Un furgone come quello dei cibi surgelati, con la pubblicità sul fianco, trasporta il sacro graal. Con la lentezza che serve al camminare della notizia. Manca la gente a genuflettersi lungo la via.
Ci saranno
poi esponenti della nobiltà mediatica a iniettarsi la sacra sostanza in
diretta.
Il
chiacchiericcio proseguirà sugli schermi con la solita prosopopea, i soliti
insulti, la solita retorica buffoneria.
L’escluso si
porta dietro le telecamere per donare ai poveri pacchi viveri confezionati da
altri.
La politica
si esprime in ciò che le riesce meglio: la conferenza stampa.
Nei recinti
il popolo acclama, insulta, osanna, recalcitra, a seconda del copione.
Chi non
vuole sbagliarsi (ma nella vita si sbaglia 1000 volte!) sull’idea che ha della
medicina spera che muoia tanta, tanta gente, così da avere ragione.
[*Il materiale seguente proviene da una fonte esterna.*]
===== config.mk =====
export PLATFORM = sky130hd
export DESIGN_NAME = dispatchAllocator_flat
export DESIGN_NICKNAME = d
export VERILOG_FILES = /design/src/common/activeListCfgPkg.sv /design/src/common/activeListOpsPkg.sv /design/src/common/activeListIf.sv /design/src/activeList/dispatchAllocator.sv /design/src/flat_wrapper.sv
export SDC_FILE = /design/constraint.sdc
export NUM_CORES = 1
export LEC_CHECK = 0
export ABC_AREA = 1
export CAP_MARGIN = 20
export CORE_AREA = 2 2 63 65
export CTS_BUF_LIST = sky130_fd_sc_hd__clkbuf_4 sky130_fd_sc_hd__clkbuf_8
export DETAILED_ROUTE_END_ITERATION = 8
export DIE_AREA = 0 0 65 67
export DONT_BUFFER_PORTS = 1
export GPL_TIMING_DRIVEN = 0
export PLACE_DENSITY = 0.55
export SLEW_MARGIN = 30
export SYNTH_ARGS = -nofsm -noshare
export SYNTH_HDL_FRONTEND = slang
export SYNTH_SLANG_ARGS = --single-unit

===== constraint.sdc =====
create_clock -name clk -period 2.4 [get_ports clk]
set_input_delay 0.48 -clock clk [delete_from_list [all_inputs] [get_ports clk]]
set_output_delay 0.48 -clock clk [all_outputs]
set_load 0.01 [all_outputs]

===== src/common/activeListCfgPkg.sv =====
// ============================================================================
// Size constants and index types for the reorder buffer.
// Module parameters take their defaults from here, and the derived
// types carry the index, occupancy and lane-count widths.
// ============================================================================
`default_nettype none

package activeListCfgPkg;

    localparam int ENTRY_NUM = 16;
    localparam int DISPATCH_WIDTH = 2;
    localparam int WB_WIDTH = 2;
    localparam int COMMIT_WIDTH = 2;

    // Derived widths
    localparam int IDX_WIDTH = $clog2(ENTRY_NUM);
    localparam int COUNT_WIDTH = $clog2(ENTRY_NUM + 1);
    localparam int LANE_WIDTH = $clog2(COMMIT_WIDTH + 1);
    localparam int PC_WIDTH = 32;

    typedef logic [IDX_WIDTH-1:0] EntryIdx;

    // 0 to ENTRY_NUM inclusive
    typedef logic [COUNT_WIDTH-1:0] EntryCount;

    // Lanes acting in one cycle
    typedef logic [LANE_WIDTH-1:0] LaneCount;

    typedef logic [PC_WIDTH-1:0] PcWord;

endpackage

`default_nettype wire


===== src/common/activeListOpsPkg.sv =====
// ============================================================================
// Execution-state and recovery-phase encodings and the entry record.
// Import next to activeListCfgPkg wherever entry contents are handled.
// ============================================================================
`default_nettype none

package activeListOpsPkg;

    // State written back by the execution units
    typedef enum logic [2:0] {
        stateNotFinished = 3'd0,
        stateSuccess     = 3'd1,
        stateRefetchThis = 3'd2,
        stateRefetchNext = 3'd3,
        stateTrap        = 3'd4
    } ExecState;

    typedef enum logic {
        phaseCommit = 1'b0,
        phaseFlush  = 1'b1
    } RecoveryPhase;

    typedef struct packed {
        activeListCfgPkg::PcWord pc;
        ExecState state;
    } EntryRecord;

    // Anything that finished but did not succeed needs recovery
    function automatic logic isFault(ExecState s);
        return !(s inside {stateNotFinished, stateSuccess});
    endfunction

endpackage

`default_nettype wire


===== src/common/activeListIf.sv =====
// ============================================================================
// Internal buses of the reorder buffer.
// allocIf carries tail writes and pointers from the allocator to the entry
// store; headIf carries the head window from the store to commit logic.
// ============================================================================
`timescale 1ns/1ns
`default_nettype none

interface allocIf
    import activeListCfgPkg::*;
#(
    parameter int DISPATCH_WIDTH = activeListCfgPkg::DISPATCH_WIDTH
);
    logic pushValid [DISPATCH_WIDTH];
    EntryIdx pushIdx [DISPATCH_WIDTH];
    PcWord pushPc [DISPATCH_WIDTH];
    EntryIdx headPtr;
    EntryCount count;

    modport alloc (
        output pushValid, pushIdx, pushPc, headPtr, count
    );

    modport store (
        input pushValid, pushIdx, pushPc, headPtr, count
    );
endinterface


`default_nettype wire


===== src/activeList/dispatchAllocator.sv =====
// ============================================================================
// Head, tail and occupancy pointers of the reorder buffer.
// Grants consecutive tail slots to valid dispatch lanes in lane order,
// retires popNum entries at the head, and empties the queue on flush.
// ============================================================================
`timescale 1ns/1ns
`default_nettype none

module dispatchAllocator
    import activeListCfgPkg::*;
    import activeListOpsPkg::*;
#(
    parameter int ENTRY_NUM = activeListCfgPkg::ENTRY_NUM,
    parameter int DISPATCH_WIDTH = activeListCfgPkg::DISPATCH_WIDTH
) (
    input wire logic clk,
    input wire logic rst,
    input wire logic dispatchValid [DISPATCH_WIDTH],
    input wire PcWord dispatchPc [DISPATCH_WIDTH],
    input wire LaneCount popNum,
    input wire logic flush,
    output logic allocatable,
    output EntryIdx dispatchIdx [DISPATCH_WIDTH],
    allocIf.alloc alloc
);

    EntryIdx headPtr;
    EntryIdx tailPtr;
    EntryCount count;
    LaneCount pushNum;
    RecoveryPhase phaseView;

    // Pointer plus a small offset, wrapped at ENTRY_NUM
    function automatic EntryIdx wrapAdd(EntryIdx base, LaneCount n);
        int sum;
        sum = int'(base) + int'(n);
        if (sum >= ENTRY_NUM) begin
            sum = sum - ENTRY_NUM;
        end
        return EntryIdx'(sum);
    endfunction

    // flush is high exactly while the commit side is in its flush phase
    assign phaseView = flush ? phaseFlush : phaseCommit;
    assign allocatable = (int'(count) <= ENTRY_NUM - DISPATCH_WIDTH)
                         && (phaseView == phaseCommit);

    always_comb begin
        pushNum = '0;
        for (int i = 0; i < DISPATCH_WIDTH; i++) begin
            dispatchIdx[i] = wrapAdd(tailPtr, pushNum);
            alloc.pushValid[i] = dispatchValid[i];
            alloc.pushIdx[i] = dispatchIdx[i];
            alloc.pushPc[i] = dispatchPc[i];
            if (dispatchValid[i]) begin
                pushNum = pushNum + LaneCount'(1);
            end
        end
        alloc.headPtr = headPtr;
        alloc.count = count;
    end

    always_ff @(posedge clk) begin
        if (rst) begin
            headPtr <= '0;
            tailPtr <= '0;
            count <= '0;
        end else if (flush) begin
            // Drop everything behind the head
            tailPtr <= headPtr;
            count <= '0;
        end else begin
            headPtr <= wrapAdd(headPtr, popNum);
            tailPtr <= wrapAdd(tailPtr, pushNum);
            count <= count + EntryCount'(pushNum) - EntryCount'(popNum);
        end
    end

endmodule

`default_nettype wire


===== src/flat_wrapper.sv =====
// flat-port wrapper written by rule: the top's interface ports become plain ports
module dispatchAllocator_flat import activeListCfgPkg::*; import activeListOpsPkg::*;
#(
    parameter int ENTRY_NUM = activeListCfgPkg::ENTRY_NUM,
    parameter int DISPATCH_WIDTH = activeListCfgPkg::DISPATCH_WIDTH
)
  (clk, rst, dispatchValid, dispatchPc, popNum, flush, allocatable, dispatchIdx, alloc_pushValid, alloc_pushIdx, alloc_pushPc, alloc_headPtr, alloc_count);
  allocIf #(.DISPATCH_WIDTH(DISPATCH_WIDTH)) alloc_i ();
  input wire logic clk;
  input wire logic rst;
  input wire logic dispatchValid[DISPATCH_WIDTH];
  input wire PcWord dispatchPc[DISPATCH_WIDTH];
  input wire LaneCount popNum;
  input wire logic flush;
  output logic allocatable;
  output EntryIdx dispatchIdx[DISPATCH_WIDTH];
  output wire logic [$bits(alloc_i.pushValid)-1:0] alloc_pushValid;
  output wire logic [$bits(alloc_i.pushIdx)-1:0] alloc_pushIdx;
  output wire logic [$bits(alloc_i.pushPc)-1:0] alloc_pushPc;
  output wire logic [$bits(alloc_i.headPtr)-1:0] alloc_headPtr;
  output wire logic [$bits(alloc_i.count)-1:0] alloc_count;
  assign alloc_pushValid = {>>{alloc_i.pushValid}};
  assign alloc_pushIdx = {>>{alloc_i.pushIdx}};
  assign alloc_pushPc = {>>{alloc_i.pushPc}};
  assign alloc_headPtr = alloc_i.headPtr;
  assign alloc_count = alloc_i.count;
  dispatchAllocator #(.ENTRY_NUM(ENTRY_NUM), .DISPATCH_WIDTH(DISPATCH_WIDTH)) u_core (.clk(clk), .rst(rst), .dispatchValid(dispatchValid), .dispatchPc(dispatchPc), .popNum(popNum), .flush(flush), .allocatable(allocatable), .dispatchIdx(dispatchIdx), .alloc(alloc_i));
endmodule

# Yosys cells after proc, flatten, opt, wreduce, memory -nomap -nowiden
# Index checks and enable logic that the tools add are counted.
# Widths: inputs -> output; s select.
# totals
register_bits	13
out_inout_bits	92
wordCells	29
# classes
add_sub_neg	10
magnitude_cmp	5
n_mux	8
bitwise	1
n_reduce_logical	2
# ops
op	count
$mux 4	5
$sub 4x1->4 const B	4
$ge 5x5->1 const B	3
$add 4x2->5	2
$add 4x1->5	1
$add 5x2->5	1
$ge 4x5->1 const B	1
$le 5x4->1 const B	1
$sub 5x2->5	1
$add 1x1->2 const B	1
$mux 1	2
$mux 2	1
$reduce_or 2->1	1
$logic_and 1x1->1	1
$not 1->1	1

# Longest topological paths before layout
# logic_depth
ltp_word	7
mapped_depth	9
mapped_depth_nobuf	9

# Worst setup path before layout
# No wires, ideal clock.
# synth_timing
path_type	input to register
from	in dispatchValid[0] (netlist name)
to	reg u_core.count[4], in the netlist u_core.alloc.count[4]
setup_time_ns	0.117
arrival_ns	1.893
required_time_ns	2.283
path_slack_ns	0.390
cell_stages	8
n_path_buf	0
path_cell_list	ha_1 xnor2_1 ha_1 fa_1 nand3_1 nand2_1 o21ai_1 a21oi_1
# synth_between
elab_chain_len	3
# synth_rtl
element	line_no	text
start, declared	flat_wrapper.sv:11	input wire logic dispatchValid[DISPATCH_WIDTH];
$mux 2	dispatchAllocator.sv:55	if (dispatchValid[i]) begin
$add 5x2->5	dispatchAllocator.sv:75	count <= count + EntryCount'(pushNum) - EntryCount'(popNum);
$sub 5x2->5	dispatchAllocator.sv:75	
end signal, assigned	dispatchAllocator.sv:75	
end, declared	dispatchAllocator.sv:29	EntryCount count;
# No other way between the ends.
# A chain may end at the register's enable or synchronous reset.

# Worst setup path in the final report
# layout_timing
from	reg u_core.tailPtr[0]
to	out dispatchIdx[2] (netlist name)
# layout_between
elab_chain_len	3
# layout_rtl
element	line_no	text
start, declared	dispatchAllocator.sv:28	EntryIdx tailPtr;
start signal, assigned	dispatchAllocator.sv:70	tailPtr <= headPtr;
start signal, assigned	dispatchAllocator.sv:74	tailPtr <= wrapAdd(tailPtr, pushNum);
$add 4x1->5 *	dispatchAllocator.sv:36	sum = int'(base) + int'(n);
$sub 4x1->4 or $ge 5x5->1 (tied branches)	dispatchAllocator.sv:38, dispatchAllocator.sv:37	
$mux 4 *	dispatchAllocator.sv:37	if (sum >= ENTRY_NUM) begin
end, declared	flat_wrapper.sv:16	output EntryIdx dispatchIdx[DISPATCH_WIDTH];
# Every way passes the cells marked *; elsewhere a longest branch is shown, timed or not.

==> impl_metrics.py <==
metrics = {
    "run_status": {
        "status": "finished clean",
    },
    "route": {
        "wl_um": 2897,
        "first_iter_violations": 16,
        "route.detailed.drc": 0,
        "via_per_inst": 4.579,
        "wl_per_cell_um": 12.33,
        "antenna_left": 0,
        "dr.pass1.iters": 6,
        "vias": 1076,
    },
    "floorplan": {
        "die_w_um": 65,
        "rows": 22,
        "die_y_um": 67,
        "io_pins": 163,
        "start_util": 0.4018,
        "core_region_area_sq_mm": 0.003606,
        "dieArea_sq_mm": 0.004355,
    },
    "grt": {
        "track_usage": 0.1203,
        "grt_pass1_wl_um": 4105,
        "grt_pass1_vias": 928,
        "grt_max_degree": 10,
        "antenna_found_initial": 0,
        "grt-ovfl-total": 0,
    },
    "timing": {
        "max_slew.worst_pin.slew_ps": 395.2,
        "max_freq_mhz": 478.7,
        "maxSlewViolCount": 0,
        "rsz0062_at_grt": "no",
        "period_needed_ps": 2089,
        "relSlewSlack": 0.7345,
        "period_share": 0.8704,
        "setup_viol": 0,
        "hold_viol": 0,
        "finClkSkew_ps": 7.600,
        "tns_ps": 0,
    },
    "placed_design": {
        "io_buffer_count": 0,
        "gp_congestion": 0.7815,
        "hpwl_um": 2581,
        "place_area_sq_mm": 0.001509,
    },
    "clocking": {
        "cts_buffers": 3,
        "clk_latency_ps": 240,
        "cts_hold_buf": 0,
        "cts-resized-gates": 0,
        "clock-root-buffer": "clkbuf_8",
        "cts_buffer_depth": 2,
        "clk_pin_slew_ps": 60,
        "clock_sinks": 13,
        "cts_tree": "done",
        "post_cts_buffers": 0,
        "cts_max_level": 1,
    },
    "synthesis": {
        "synth_seq_area_share": 0.1796,
        "synth_top_area_frac": 0.3834,
        "ys.warnings.count": 0,
        "yosysTopAreaCell": "buf_4",
        "postSynthAreaPerCell_sq_um": 7.917,
        "synthFlopType": "dfxtp_1",
        "synth_edf_count": 0,
        "syn_area_sq_mm": 0.001449,
        "synthDistinctLibCells": 24,
        "netlist_instances": 183,
        "syn-num-nets": 272,
        "synth_commonest_cells": "74 x buf_4, 17 x inv_1, 16 x ha_1, 13 x dfxtp_1, 12 x nand2_1",
        "ys_ff_latch": 13,
        "synthArstFlopShare": 0,
        "netlist_top_cells_area": "buf_4 38%, dfxtp_1 18%, ha_1 14%",
        "synth.most_common_cell": "buf_4",
    },
    "critical_path": {
        "setup.worst_path.class": "reg -> out",
        "worst_path_largest_cell_delay_ps": 460,
        "cp-end-kind": "output pin",
        "cpMostUsedCell": "ha_1",
        "cp.arrival_ps": 1610,
        "worstSetupStartpoint": "u_core.tailPtr[0]",
        "required_ps": 1920,
        "r2r-start": "u_core.alloc.count[0]",
        "critPathMaxFanout": 4,
        "cp_slowest_cell": "dfxtp_1",
        "cp_cell_sequence": "ha_1 -> ha_1 -> xor2_1 -> buf_4",
        "critPathLaunchType": "register",
    },
    "layout": {
        "utilization": 0.4320,
        "nNetsFinal": 277,
        "area_growth_pct": 7.513,
        "layout-drive-gt1-share": 0.4652,
        "final_area_sq_mm": 0.001558,
        "antennaDiodeCount": 0,
    },
    "power": {
        "power_density_mw_per_mm2": 508.9,
        "p_leak_nw": 0.8533,
        "max-vdd-ir-drop_uv": 382.9,
    },
    "job": {
        "maxCapViolCount": 0,
    },
    "hold_path": {
        "hold_class": "in -> reg",
        "hold_path.startpoint": "flush",
    },
}
final timing paths:
| kind | to | slack (ps) | depth (start not counted) |
|---|---|---|---|
| worst max-delay path | dispatchIdx[2] | 310 | 4 |
| worst min register to register | u_core.tailPtr[0] | 580 | 2 |
| worst max register to register | u_core.alloc.count[4] | 540 | 9 |
| worst min-delay path | u_core.tailPtr[2] | 360 | 2 |
final cells by class:
cell class,count,area (sq um)
Sequential cell,13,260.3
Inverter,20,75.07
Multi-Input combinational cell,75,546.8
Buffer,75,566.8
Fill cell,353,2048
Tap cell,48,60.06
Clock buffer,4,48.80
power by group:
group / leakage [nW] / internal (mW) / total [mW] / switching, mW
logic: 0.720 / 0.156 / 0.312 / 0.156
registers: 0.107 / 0.238 / 0.275 / 0.0373
clock network: 0.0262 / 0.128 / 0.206 / 0.0773
total: 0.853 / 0.522 / 0.793 / 0.270
state kept, by name, indices dropped and copies added, names as in the netlist:
register	cells
u_core.alloc.count	5
u_core.alloc.headPtr	4
u_core.tailPtr	4
per-stage QoR:
step                      hold WS, ps  instances  worst slack, ps  power, mW
after floorplan                 529.8        183            390.4     0.5513
after global placement          563.7        231            309.4     0.5899
after detailed placement        583.4        231            285.5     0.5963
after CTS                       354.8        235            274.8     0.8071
after global routing            372.8        235            252.1     0.8455
final                           358.7        235            311.1     0.7927
metal layers:
layer	global-route usage	wire, um
met2	0.2036	1409
met3	0.05405	420
met1	0.1462	1059
met5	0	0
met4	0.007979	8
cell usage in the layout (no fill, tap or decap):
master,netlist,layout
a211oi_1,1,1
inv_2,3,3
a21oi_1,6,6
ha_1,16,16
nand2_1,12,12
xor2_1,2,2
o21bai_1,1,1
nand4_1,2,2
nor2_2,1,1
nand3_1,10,10
fa_1,2,2
nor3_1,2,2
dfxtp_1,13,13
buf_6,1,1
nand2_2,2,2
nand3_2,1,1
clkbuf_4,0,1
o21ai_1,4,4
a21o_1,2,2
a31oi_1,1,1
xnor2_1,3,3
clkbuf_8,0,3
inv_1,17,17
nor2_1,6,6
buf_4,74,74
and2_2,1,1
worst max-delay path, delay by kind of cell (launching register included):
family	cells	cell delay (ps)
flip-flops	1	460
adder cells (fa/ha/maj)	2	410
XOR/XNOR	1	310
buffers and inverters	1	190
logic make-up (layout without fill, tap and decap cells):
| logic type | Yosys count | count (layout) | synth area share |
|---|---|---|---|
| AND/OR/NAND/NOR | 37 | 37 | 0.1218 |
| flip-flops | 13 | 13 | 0.1796 |
| adder cells (fa/ha/maj) | 18 | 18 | 0.1658 |
| AO/OA/AOI/OAI | 15 | 15 | 0.05959 |
| buffers and inverters | 95 | 99 | 0.4430 |
| XOR/XNOR | 5 | 5 | 0.03023 |
Power figures use the tool's default switching activity.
Già questo
dovrebbe sottolinearne la cattiveria dell’anima.
La medicina
sbaglierà ancora tanto, gli uomini di scienza anche nel futuro si faranno
corrompere, perché l’essere umano è corruttibile.
Ma perché
non sperare in una piccola risoluzione, una piccola interruzione delle infinite
rotture di coglioni che il potere ci riserva? Cosa ci costa sperare che per una
volta le cose vadano bene? Intendiamoci, centinaia di migliaia di persone
continueranno a morire tutti gli anni in questo paese, senza bollini rossi e
senza segnalazioni della Protezione Civile ma anche senza, si spera, quella
voglia di allarme che i giornali hanno nell’anima.
Anche se, a
dirla tutta, c’è una tendenza sotterranea, un fiume di convenienze, che
impedisce il ritorno a una parvenza di vita civile.
Il potere ha
bisogno di emergenze e quando ne trova una non la molla finché non ne
intravvede un’altra.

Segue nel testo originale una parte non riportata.